On a dry breezy November Saturday morning I was greeted at the door of Gallery Askew by Stewart Goldman, creator of “War Zone.” The exhibit had opened October 10th during Camp Washington open studios and gallery day. Attendance had been minimal as it has been for most gallery exhibits during the pandemic. Indeed, I was the only visitor at the time and the rest of the building was quiet.

The installation covered the entire gallery with a massive table, electronic equipment, and projected videos on each of the three walls. Goldman had assembled a seven-person team of students and artists to assist him in the construction. Some built the table on which artists painted a map of the United States. Goldman painted state flowers for each state, framed them, and placed each within its state’s boundaries. He also laid track for two miniature trains to chug across America. Team members installed video cameras and electronics at the top of a beam to run looping videos projected on three separate walls. Artists hand painted frames to create screens. Alongside the table, they placed more equipment to run the trains. It was a busy set. Overall, Goldman’s goal, he told me, was for viewers to “Just look at these events, tally them up, and think of how you relate to them.”

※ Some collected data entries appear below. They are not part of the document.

**src/rtl/amo_pkg.sv**
```systemverilog
// ----------------------------------------------------------------------------
// amo_pkg
// Shared types and constants of the atomic memory operation unit: the
// request and response beats, the operation codes and the write port bundle.
// ----------------------------------------------------------------------------
package amo_pkg;

  // Number of atomic words held in the store
  localparam int NUM_WORDS = 256;
  // Width of an index into the store
  localparam int IDX_W     = (NUM_WORDS > 1) ? $clog2(NUM_WORDS) : 1;
  localparam int WORD_W    = 32;

  // Operation codes; codes above AMO_ADD_BGE_SET behave as a load
  typedef enum logic [3:0] {
    AMO_LOAD        = 4'd0,
    AMO_EXCHANGE    = 4'd1,
    AMO_ADD         = 4'd2,
    AMO_SUB         = 4'd3,
    AMO_XOR         = 4'd4,
    AMO_AND         = 4'd5,
    AMO_OR          = 4'd6,
    AMO_STORE       = 4'd7,
    AMO_TAS         = 4'd8,
    AMO_CLEAR       = 4'd9,
    AMO_CAS         = 4'd10,
    AMO_BGE_SET     = 4'd11,
    AMO_ADD_BGE_SET = 4'd12
  } amo_op_e;

  // Request beat
  typedef struct packed {
    logic        [3:0]        req_type;
    logic        [7:0]        word_addr;
    logic signed [WORD_W-1:0] operand;
    logic signed [WORD_W-1:0] expected_value;
    logic signed [WORD_W-1:0] limit;
    logic signed [WORD_W-1:0] addend;
  } amo_req_t;

  // Response beat
  typedef struct packed {
    logic signed [WORD_W-1:0] ret_value;
    logic signed [WORD_W-1:0] prior_value;
  } amo_rsp_t;

  // Write-back port into the word store
  typedef struct packed {
    logic              en;
    logic [IDX_W-1:0]  idx;
    logic [WORD_W-1:0] data;
  } amo_wr_t;

endpackage

```
**src/rtl/amo_alu.sv**
```systemverilog
// ----------------------------------------------------------------------------
// amo_alu
// Modify step of the read-modify-write: computes the new word and the
// returned value from the prior word and the request.
// ----------------------------------------------------------------------------
module amo_alu (
  input  amo_pkg::amo_req_t          req_i,
  input  logic [amo_pkg::WORD_W-1:0] prior_i,
  output logic [amo_pkg::WORD_W-1:0] next_o,
  output logic [amo_pkg::WORD_W-1:0] ret_o
);
  import amo_pkg::*;

  logic [WORD_W-1:0] opnd;
  logic [WORD_W-1:0] sum;
  logic              sum_ge;
  logic              prior_ge;

  assign opnd     = req_i.operand;
  assign sum      = prior_i + req_i.addend;
  assign sum_ge   = $signed(sum) >= $signed(req_i.limit);
  assign prior_ge = $signed(prior_i) >= $signed(req_i.limit);

  // New word and return value per operation
  always_comb begin
    next_o = prior_i;
    ret_o  = prior_i;
    case (amo_op_e'(req_i.req_type))
      AMO_EXCHANGE: next_o = opnd;
      AMO_ADD:      next_o = prior_i + opnd;
      AMO_SUB:      next_o = prior_i - opnd;
      AMO_XOR:      next_o = prior_i ^ opnd;
      AMO_AND:      next_o = prior_i & opnd;
      AMO_OR:       next_o = prior_i | opnd;
      AMO_STORE:    next_o = opnd;
      AMO_TAS: begin
        if (prior_i == '0) begin
          next_o = WORD_W'(1);
        end
      end
      AMO_CLEAR:    next_o = '0;
      AMO_CAS: begin
        if (prior_i == req_i.expected_value) begin
          next_o = opnd;
          ret_o  = WORD_W'(1);
        end else begin
          ret_o  = '0;
        end
      end
      AMO_BGE_SET: begin
        if (prior_ge) begin
          next_o = opnd;
          ret_o  = '0;
        end else begin
          ret_o  = WORD_W'(1);
        end
      end
      AMO_ADD_BGE_SET: next_o = sum_ge ? opnd : sum;
      default: ;
    endcase
  end

endmodule

```
**config.mk**
```make
export PLATFORM = sky130hd
export DESIGN_NAME = amo_alu
export DESIGN_NICKNAME = d
export VERILOG_FILES = /design/src/rtl/amo_pkg.sv /design/src/rtl/amo_alu.sv
export SDC_FILE = /design/constraint.sdc
export NUM_CORES = 1
export LEC_CHECK = 0
export ABC_CLOCK_PERIOD_IN_PS = 7900
export BUFFER_PORTS_ARGS = -buffer_cell sky130_fd_sc_hd__buf_2
export CORE_MARGIN = 10
export CORE_UTILIZATION = 55
export DETAILED_ROUTE_END_ITERATION = 12
export PLACE_DENSITY = 0.8
export SYNTH_ARGS = -nofsm -noshare
export SYNTH_HDL_FRONTEND = slang
export SYNTH_SLANG_ARGS = --single-unit
```
**constraint.sdc**
```tcl
create_clock -name vclk -period 7.9
set_input_delay 0.395 -clock vclk [all_inputs]
set_output_delay 0.395 -clock vclk [all_outputs]
set_load 0.01 [all_outputs]
```
==> results by stage, run 1 <==
STA:
- The final worst-path setup slack is 1.13 ns.
- Summed over all failing endpoints, the final setup total negative slack is 0 ns.
- The number of hold-slack violations in the final timing report is 0.
- The final-report max-slew violation count is 0.
- The final number of setup-violating endpoints is 0.
- The normalized max-slew margin is 0.205.
- Setup repair after global routing left no endpoint under its margin.
- The highest attainable clock frequency is 0.148 GHz.
- The worst path needs 6.77 ns of the cycle, external delays included.
- In the finished design, the share of the clock period the worst path needs comes to 0.857.
- The pin slew with the least headroom to its limit is 1.19 ns.

Place:
- The count of input and output buffers is 228.
- Detailed placement ended at an HPWL of 27.5 mm.
- OpenSTA, run right after detailed placement, puts the worst setup slack at 1.36 ns.
- The final estimated routing congestion in global placement is 0.993.

Die:
- The total die area is 21000 um2.
- The total area inside the core boundary comes to 15300 um2.
- The y dimension of the die is 145 um.
- The die span in x is 145 um.
- The total I/O pin count is 236.
- The starting utilization of the core area is 0.562.
- Row generation in the floorplan step produced 45 rows.

Critical path:
- The worst path buffer plus inverter count is 3.
- The maximum fanout count along the critical path is 11.
- The classification of the worst setup path is in -> out.
- Data on the critical path arrives at its endpoint at 6.37 ns.
- The cell family contributing the most delay on the critical path is compound AO/OA/AOI/OAI gates.
- The required arrival time at the worst endpoint is 7.51 ns.
- The worst setup path is launched from a primary input.
- Traced cell by cell, the critical path runs through buf_2, ha_1, a211oi_1, o21bai_1, o21ai_0, o21ai_1, a41o_1, o21ai_1, o21ai_0, xnor2_1, ha_1, nand4_1, nor4_1, nand2_1, o31ai_1, o31ai_2, or2_2, a31oi_2, buf_4, a211oi_1, o22ai_1, buf_2.
- On the worst path, the slowest cell contributes a delay of 0.61 ns.
- The type of destination of the critical path is an output pin.
- For this design, the slowest cell found on the critical path is a31oi_2.

Final layout:
- The layout clock buffer count is 0.
- The growth of design area from synthesis to finish is 15.6%.
- After the last flow step, the layout net total stands at 1775.
- The sequential cells in the finished layout cover a total of 0 um2.
- The flip-flop and latch count is 0.
- Of the cells placed in the final design, the portion with a size suffix greater than 1 is 0.186.

Hold path:
- The class of the tightest hold or removal check is in -> out.

Logic synthesis:
- In the synthesized netlist, the number of instances is 1210.
- The average footprint of a synthesized cell is 7.08 um2.
- The share of synthesized area in the top cell type comes to 0.279.
- After synthesis, the cell types taking the most area are ha_1 28%, xnor2_1 6.8%, a21oi_1 6.0%, inv_1 5.1%, xor2_1 4.7%.
- During synthesis, Yosys emitted a total of 0 warnings.
- Yosys instantiated no cell more often than ha_1.
- Ranked by instance count, the synthesized netlist is headed by 191 x ha_1, 117 x inv_1, 102 x a21oi_1.
- Of all cell types, the one taking the most synthesized area is ha_1.
- The cell area after synthesis is 8570 um2.
- The sequential fraction of the synthesis area is 0.
- When the netlist entered floorplanning its net count stood at 1575.
- The number of distinct standard cells referenced by the synthesized netlist is 74.

Power and ir drop:
- Across the VDD grid, the largest voltage drop is 0.0490 mV.
- The static leakage power is 0.00497 uW.
- The completed layout was analyzed and its total power is 830 uW.
- The power per cell area is 83.8 nW/um2.

Run:
- The tool flagged a number of max-cap violations equal to 0.

Route:
- In the routed design, unresolved DRC markers number 0.
- The count of nets left with antenna violations once routing finished came out at 0.
- The via count of the routed design is 10200.
- After the first detailed-routing iteration, the DRC count stood at 899.
- Summed over all layers, the routed wires come to 33.7 mm.
- The post-detailed-route wirelength per cell is 20.8 um.
- The first detailed-routing pass ran for 5 iterations.
- The number of vias per cell after detailed routing is 6.27.

GRT:
- The wire length of the first global-routing pass is 51.2 mm.
- The total global-route track usage is 0.301.
- The largest net degree at the start of global routing is 32.
- The number of antenna violations at the first check in global routing is 2.
- Summed over all layers, the global routing overflow is 0.
- The number of global-route vias before repair came to 9752.

Run status:
- The flow ran to the end, and the final reports show no timing, DRC or antenna violations.

Clock tree:
- Once the clock tree was built, the resizer swapped 0 gates to a different size.
- The number of buffers added for setup after CTS is 0.
- Hold repair after CTS inserted 0 buffers.
[src/hw/rtl/apq_pkg.sv]
// shared types and constants for the array priority queue
package apq_pkg;

    localparam int VALUE_W    = 32;
    localparam int PRI_W      = 16;
    localparam int FUNC_W     = 2;
    localparam int STATUS_W   = 2;
    localparam int ECOUNT_W   = 4;
    localparam int S_TDATA_W  = 56;
    localparam int M_TDATA_W  = 56;

    typedef enum logic [FUNC_W-1:0] {
        FUNC_INSERT = 2'd0,
        FUNC_PEEK   = 2'd1,
        FUNC_DELETE = 2'd2
    } func_t;

    typedef enum logic [STATUS_W-1:0] {
        STATUS_OK    = 2'd0,
        STATUS_FULL  = 2'd1,
        STATUS_EMPTY = 2'd2
    } status_t;

    typedef enum logic [1:0] {
        ST_IDLE,
        ST_EXEC,
        ST_SCAN,
        ST_DONE
    } state_t;

endpackage
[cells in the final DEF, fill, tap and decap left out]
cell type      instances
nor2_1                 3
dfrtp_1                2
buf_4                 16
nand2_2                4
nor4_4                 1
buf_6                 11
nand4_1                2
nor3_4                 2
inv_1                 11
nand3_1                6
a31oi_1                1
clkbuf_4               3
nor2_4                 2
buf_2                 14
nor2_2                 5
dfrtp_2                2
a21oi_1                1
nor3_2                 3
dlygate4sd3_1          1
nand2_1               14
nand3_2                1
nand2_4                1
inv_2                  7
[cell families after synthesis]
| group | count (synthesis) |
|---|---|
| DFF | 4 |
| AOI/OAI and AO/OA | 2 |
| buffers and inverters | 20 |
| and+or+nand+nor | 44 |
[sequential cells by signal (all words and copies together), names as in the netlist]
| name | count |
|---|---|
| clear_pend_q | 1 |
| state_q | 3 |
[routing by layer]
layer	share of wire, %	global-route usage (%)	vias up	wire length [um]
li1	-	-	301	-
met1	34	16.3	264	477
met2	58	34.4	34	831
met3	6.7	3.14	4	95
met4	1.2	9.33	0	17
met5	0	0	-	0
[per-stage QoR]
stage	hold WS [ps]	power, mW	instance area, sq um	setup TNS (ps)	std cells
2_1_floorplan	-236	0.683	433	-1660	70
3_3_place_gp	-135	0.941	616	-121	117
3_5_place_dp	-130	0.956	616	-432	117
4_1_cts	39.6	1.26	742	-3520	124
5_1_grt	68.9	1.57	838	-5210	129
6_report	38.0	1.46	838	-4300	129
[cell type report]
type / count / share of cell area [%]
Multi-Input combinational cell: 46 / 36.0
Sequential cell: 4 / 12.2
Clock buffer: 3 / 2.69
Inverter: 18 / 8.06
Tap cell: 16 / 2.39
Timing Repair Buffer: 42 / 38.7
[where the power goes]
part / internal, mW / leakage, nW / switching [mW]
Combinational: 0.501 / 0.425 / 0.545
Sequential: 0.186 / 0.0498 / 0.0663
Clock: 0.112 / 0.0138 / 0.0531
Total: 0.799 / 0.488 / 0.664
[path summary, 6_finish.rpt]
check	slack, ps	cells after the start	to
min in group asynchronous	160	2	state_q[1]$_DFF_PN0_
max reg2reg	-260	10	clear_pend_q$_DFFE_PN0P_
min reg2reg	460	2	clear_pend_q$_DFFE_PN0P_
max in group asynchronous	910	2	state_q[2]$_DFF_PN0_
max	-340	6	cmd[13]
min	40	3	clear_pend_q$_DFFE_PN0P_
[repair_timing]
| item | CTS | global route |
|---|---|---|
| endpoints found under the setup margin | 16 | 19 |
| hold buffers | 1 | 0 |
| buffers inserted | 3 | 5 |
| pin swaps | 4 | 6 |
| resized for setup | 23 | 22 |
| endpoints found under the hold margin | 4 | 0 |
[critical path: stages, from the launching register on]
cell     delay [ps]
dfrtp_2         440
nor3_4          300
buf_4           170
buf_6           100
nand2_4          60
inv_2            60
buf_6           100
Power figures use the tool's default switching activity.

American Map with State Flowers and Trains

Video players project two nonstop rolling lists and streaming news reports on the walls surrounding the map of America. The lists’ topics include mass shootings that have taken place since the 1999 Columbine tragedy and the increasing number of COVID-19 deaths in the fifty states and protectorates. The third video is a composition of protest marches from across the country in the summer of 2020 and President Obama’s eulogy at the Methodist church where a 2015 mass shooting took place.

Obama presents eulogy in Charleston, South Carolina

The video listing the mass shootings begins in 1999 with the notorious Columbine High School tragedy. The names of these tragedies go on and on. As I stood there watching, different places jogged my memory of the past 20 years. Shootings have taken place in Cincinnati to Dayton to Pike County in Ohio, and beyond to Alaska and Florida and more. They take place in houses of worship, post offices, malls, military bases, and in villages and cities. On a handout which Goldman wrote to accompany the show, he reflects on the joy he felt during his childhood each holiday season. He would run to the basement to find miniature trains surrounding a landscape of lit houses, a grand station, and store displays. However, in recent years he began to think about the surviving parents of children who were killed, and other children of parents killed in mass shootings. He sees them forever missing special times like the holiday trains brought to him. He expresses empathy for the families and further concern and frustration about gun violence in America.

The second video illustrates the increasing numbers of COVID-19 deaths per state. It is a rolling list whose numbers Goldman updates weekly. As I watched the counts roll by, my memory did not need to be tapped. These increasing deaths were taking place in real time. During November 2020, we were witnessing rising COVID deaths daily in the news as the pandemic grew across the U.S. On the handout Goldman expresses sharp criticism about the current President and his administration’s behavior relative to these numbers. This emotion was clearly part of his motivation to produce the exhibit and hopefully increase awareness and action to resolve it.

The third video has a somewhat different take. It shows news reels of protests taking place in different cities across America in 2020. Hundreds and thousands of protestors. These protests took place internationally as well. Goldman questions “Police and Black murders” in his paper that sparked the global response. The video includes President Obama singing Amazing Grace during his eulogy to the Methodist congregation in Charleston, South Carolina. I recalled how powerful of a moment it was.

During the time that one views the videos, the sound of two miniature trains rolling across the map of America and meandering through state flowers is constant.  This sound represents lost joy. The videos demonstrate that mass shootings, police brutality toward African Americans, and questionable government response to a deadly virus is constant. Goldman reminds us that these tragedies are not over. If it were not for the pandemic, perhaps more viewers could have been witness to “Just look at these events, tally them up, and think of how you relate to them.” He and his team certainly put in the effort.